Anybody used a workout plan that both helps lose weight and gain muscle? I'm trying to join the Marines but I can't until I lose about 10 lbs but I also want to be building up muscle because the training is physically grueling and I want to be as prepared as possible. I'm trying to be ready as soon as possible and have already lost about 20 lbs but have since hit a slump and I'm stuck at my current weight. Any advice would be appreciated.
Usually gaining muscle and losing weight don't happen simultaneously, no. Unless you are really overweight, of course, in which case I guess it would be possible. How about not gaining muscle, but keeping whatever you already have right now? Losing 10 lbs will probably help you physically as well, as that will be less weight for your body to carry, so if you already have a fair amount of muscle, you should probably be fine.
?? ? Losing weight, maybe, but losing bodyfat while simultaneously gaining muscle isn't that hard. Just eat less than your daily energy expenditure while also doing resistance exercise and getting sufficient protein intake. It is easier to do one or the other in isolation, but it's certainly not impossible to do both.
The reason that you are having more trouble losing weight is that you get diminishing returns. The more weight you lose, the less your maintaince caloric intake has to be, and therefore, the greater the caloric deficit you must have to lose weight. That's why very overweight people can lose like 50-100 pounds with dietary changes and moderate activity, but a person near her ideal weight must work very hard to lose, say 10 pounds. If you are on a diet, you will lose muscle mass unless you do tension weight training. If you're trying to lose weight and gain mass at the same time, those are two partially conflicting goals. Tension tends to abuse the muscles, and you have to spend time to recover--more time if you're dieting, because the reduced caloric intake will increase your recovery time. You can go for cardiovascular training and metabolic strength training for weight-loss. But the bottom line is, if you want to avoid losing muscle (or even gain it) on a diet, you will have to maintain high intensity weight training (though not necessarily volume). Also, I think it's really cool that you have the spirit of a warrior. I wish you well in basic.
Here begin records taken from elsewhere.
==> config.mk <==
export PLATFORM = sky130hd
export DESIGN_NAME = move_strobe_gen
export DESIGN_NICKNAME = d
export VERILOG_FILES = /design/src/rtl/move_strobe_gen_pkg.sv /design/src/rtl/move_strobe_gen_btn_debounce.sv /design/src/rtl/move_strobe_gen.sv
export SDC_FILE = /design/constraint.sdc
export NUM_CORES = 1
export LEC_CHECK = 0
export CAP_MARGIN = 20
export CORE_ASPECT_RATIO = 0.7
export CORE_MARGIN = 3
export CORE_UTILIZATION = 50
export CTS_CLUSTER_DIAMETER = 80
export DETAILED_ROUTE_END_ITERATION = 10
export PLACE_DENSITY_LB_ADDON = 0.3
export SLEW_MARGIN = 30
export SYNTH_ARGS = -nofsm -noshare
export SYNTH_HDL_FRONTEND = slang
export SYNTH_SLANG_ARGS = --single-unit
==> constraint.sdc <==
create_clock -name clk -period 3.3 [get_ports clk]
set_input_delay 0.495 -clock clk [delete_from_list [all_inputs] [get_ports clk]]
set_output_delay 0.495 -clock clk [all_outputs]
set_load 0.02 [all_outputs]
==> src/rtl/move_strobe_gen_pkg.sv <==
// move_strobe_gen_pkg: direction codes shared with the mover, strobe FSM states and a one-hot filter.
package move_strobe_gen_pkg;
  localparam logic [3:0] DIR_U    = 4'd8;
  localparam logic [3:0] DIR_D    = 4'd4;
  localparam logic [3:0] DIR_R    = 4'd2;
  localparam logic [3:0] DIR_L    = 4'd1;
  localparam logic [3:0] DIR_NONE = 4'd0;
  typedef enum logic [1:0] {IDLE, SETUP, PULSE, WAIT} state_t;
  // Chords are treated as released so the mover only ever sees a single direction.
  function automatic logic [3:0] to_dir(input logic [3:0] b);
    return $onehot(b) ? b : DIR_NONE;
  endfunction
endpackage

==> src/rtl/move_strobe_gen_btn_debounce.sv <==
// btn_debounce: 2-FF synchronizer followed by a stability counter that accepts a change after CYCLES mismatches.
module btn_debounce #(
  parameter int W = 4,
  parameter int CYCLES = 1000000
) (
  input  logic         clk,
  input  logic         rst,
  input  logic [W-1:0] raw,
  output logic [W-1:0] db
);
  localparam int CW = $clog2(CYCLES + 1);
  logic [W-1:0] s1, s2;
  logic [CW-1:0] cnt;
  always_ff @(posedge clk or negedge rst)
    if (!rst) begin
      s1 <= '0;
      s2 <= '0;
      db <= '0;
      cnt <= '0;
    end else begin
      s1 <= raw;
      s2 <= s1;
      if (s2 == db) cnt <= '0;
      else if (cnt == CW'(CYCLES - 1)) begin
        db <= s2;
        cnt <= '0;
      end else cnt <= cnt + 1'b1;
    end
endmodule

==> src/rtl/move_strobe_gen.sv <==
// move_strobe_gen: debounced buttons to one-hot direction plus a flop-driven move strobe with auto-repeat.
module move_strobe_gen
  import move_strobe_gen_pkg::*;
#(
  parameter int DEBOUNCE_CYCLES = 1000000,
  parameter int PULSE_CYCLES = 4,
  parameter int REPEAT_DELAY = 30000000,
  parameter int REPEAT_PERIOD = 10000000
) (
  input  logic       clk,
  input  logic       rst,
  input  logic [3:0] btn_raw,
  output logic [3:0] btns,
  output logic       btn_clk
);
  localparam int MAXP = (PULSE_CYCLES > REPEAT_DELAY) ?
    ((PULSE_CYCLES > REPEAT_PERIOD) ? PULSE_CYCLES : REPEAT_PERIOD) :
    ((REPEAT_DELAY > REPEAT_PERIOD) ? REPEAT_DELAY : REPEAT_PERIOD);
  localparam int CW = $clog2(MAXP + 1);
  logic [3:0] db, dir, btns_nx;
  logic btn_clk_nx, first, first_nx;
  logic [CW-1:0] cnt, cnt_nx, wait_last;
  state_t state, state_nx;
  btn_debounce #(.W(4), .CYCLES(DEBOUNCE_CYCLES)) u_db (
    .clk(clk),
    .rst(rst),
    .raw(btn_raw),
    .db(db)
  );
  assign dir = to_dir(db);
  assign wait_last = first ? CW'(REPEAT_DELAY - 1) : CW'(REPEAT_PERIOD - 1);
  always_ff @(posedge clk or negedge rst)
    if (!rst) begin
      state <= IDLE;
      btns <= DIR_NONE;
      btn_clk <= 1'b0;
      first <= 1'b0;
      cnt <= '0;
    end else begin
      state <= state_nx;
      btns <= btns_nx;
      btn_clk <= btn_clk_nx;
      first <= first_nx;
      cnt <= cnt_nx;
    end
  always_comb begin
    state_nx = state;
    btns_nx = btns;
    btn_clk_nx = 1'b0;
    first_nx = first;
    cnt_nx = (cnt == CW'(MAXP)) ? cnt : cnt + 1'b1;
    case (state)
      IDLE:
        if (dir != DIR_NONE) begin
          btns_nx = dir;
          first_nx = 1'b1;
          state_nx = SETUP;
        end
      SETUP: begin
        btn_clk_nx = 1'b1;
        cnt_nx = '0;
        state_nx = PULSE;
      end
      PULSE:
        if (cnt == CW'(PULSE_CYCLES - 1)) begin
          cnt_nx = '0;
          state_nx = (dir == DIR_NONE) ? IDLE : WAIT;
          btns_nx = (dir == DIR_NONE) ? DIR_NONE : btns;
        end else btn_clk_nx = 1'b1;
      WAIT:
        if (dir == DIR_NONE) begin
          btns_nx = DIR_NONE;
          state_nx = IDLE;
        end else if (dir != btns) begin
          btns_nx = dir;
          first_nx = 1'b1;
          state_nx = SETUP;
        end else if (cnt == wait_last) begin
          first_nx = 1'b0;
          state_nx = SETUP;
        end
      default: state_nx = IDLE;
    endcase
  end
endmodule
Losing bodyfat and gaining muscle is pretty easy, yeah. But OP wanted to lose weight because she has to for the marine. Muscle weighs more than fat, so gaining muscle and losing weight is quite a hard thing to accomplish. I don't think I said anything weird?
You can reasonably look to gain about 4kg-5kg of muscle mass in a year, or about ~80g a week, but you can lose about 500g of bodyfat a week without too much difficulty. That still gives a drop of over 400g a week while still gaining muscle and improving strength. Nothing you said was wrong, just in combination could perhaps give the wrong idea.
Ah, ok. ^ Yeah, that's pretty much correct, I guess. That's why I also mentioned being overweight; if you're overweight you can easily lose a lot of weight worth of bodyfat a week. However, if you're already of a healthy weight, it goes significantly slower than the rates you mention. So to the OP, if you don't get fast results, don't think you're doing anything wrong. You're actually doing it right.
The goal in a fitness regime is not to lose weight. The goal is to trade weight from fat for weight from muscle. So, you would see muscle gains in your arms (which adds weight) but loss of fat deposits from your legs and waist (which lowers weight). If you're interested in getting fit for the military, there are intensive exercise classes available at the better gyms that will put you through a full-body cardio workout (similar to P90X or Insanity). It's the closest approximation to what boot camp is like.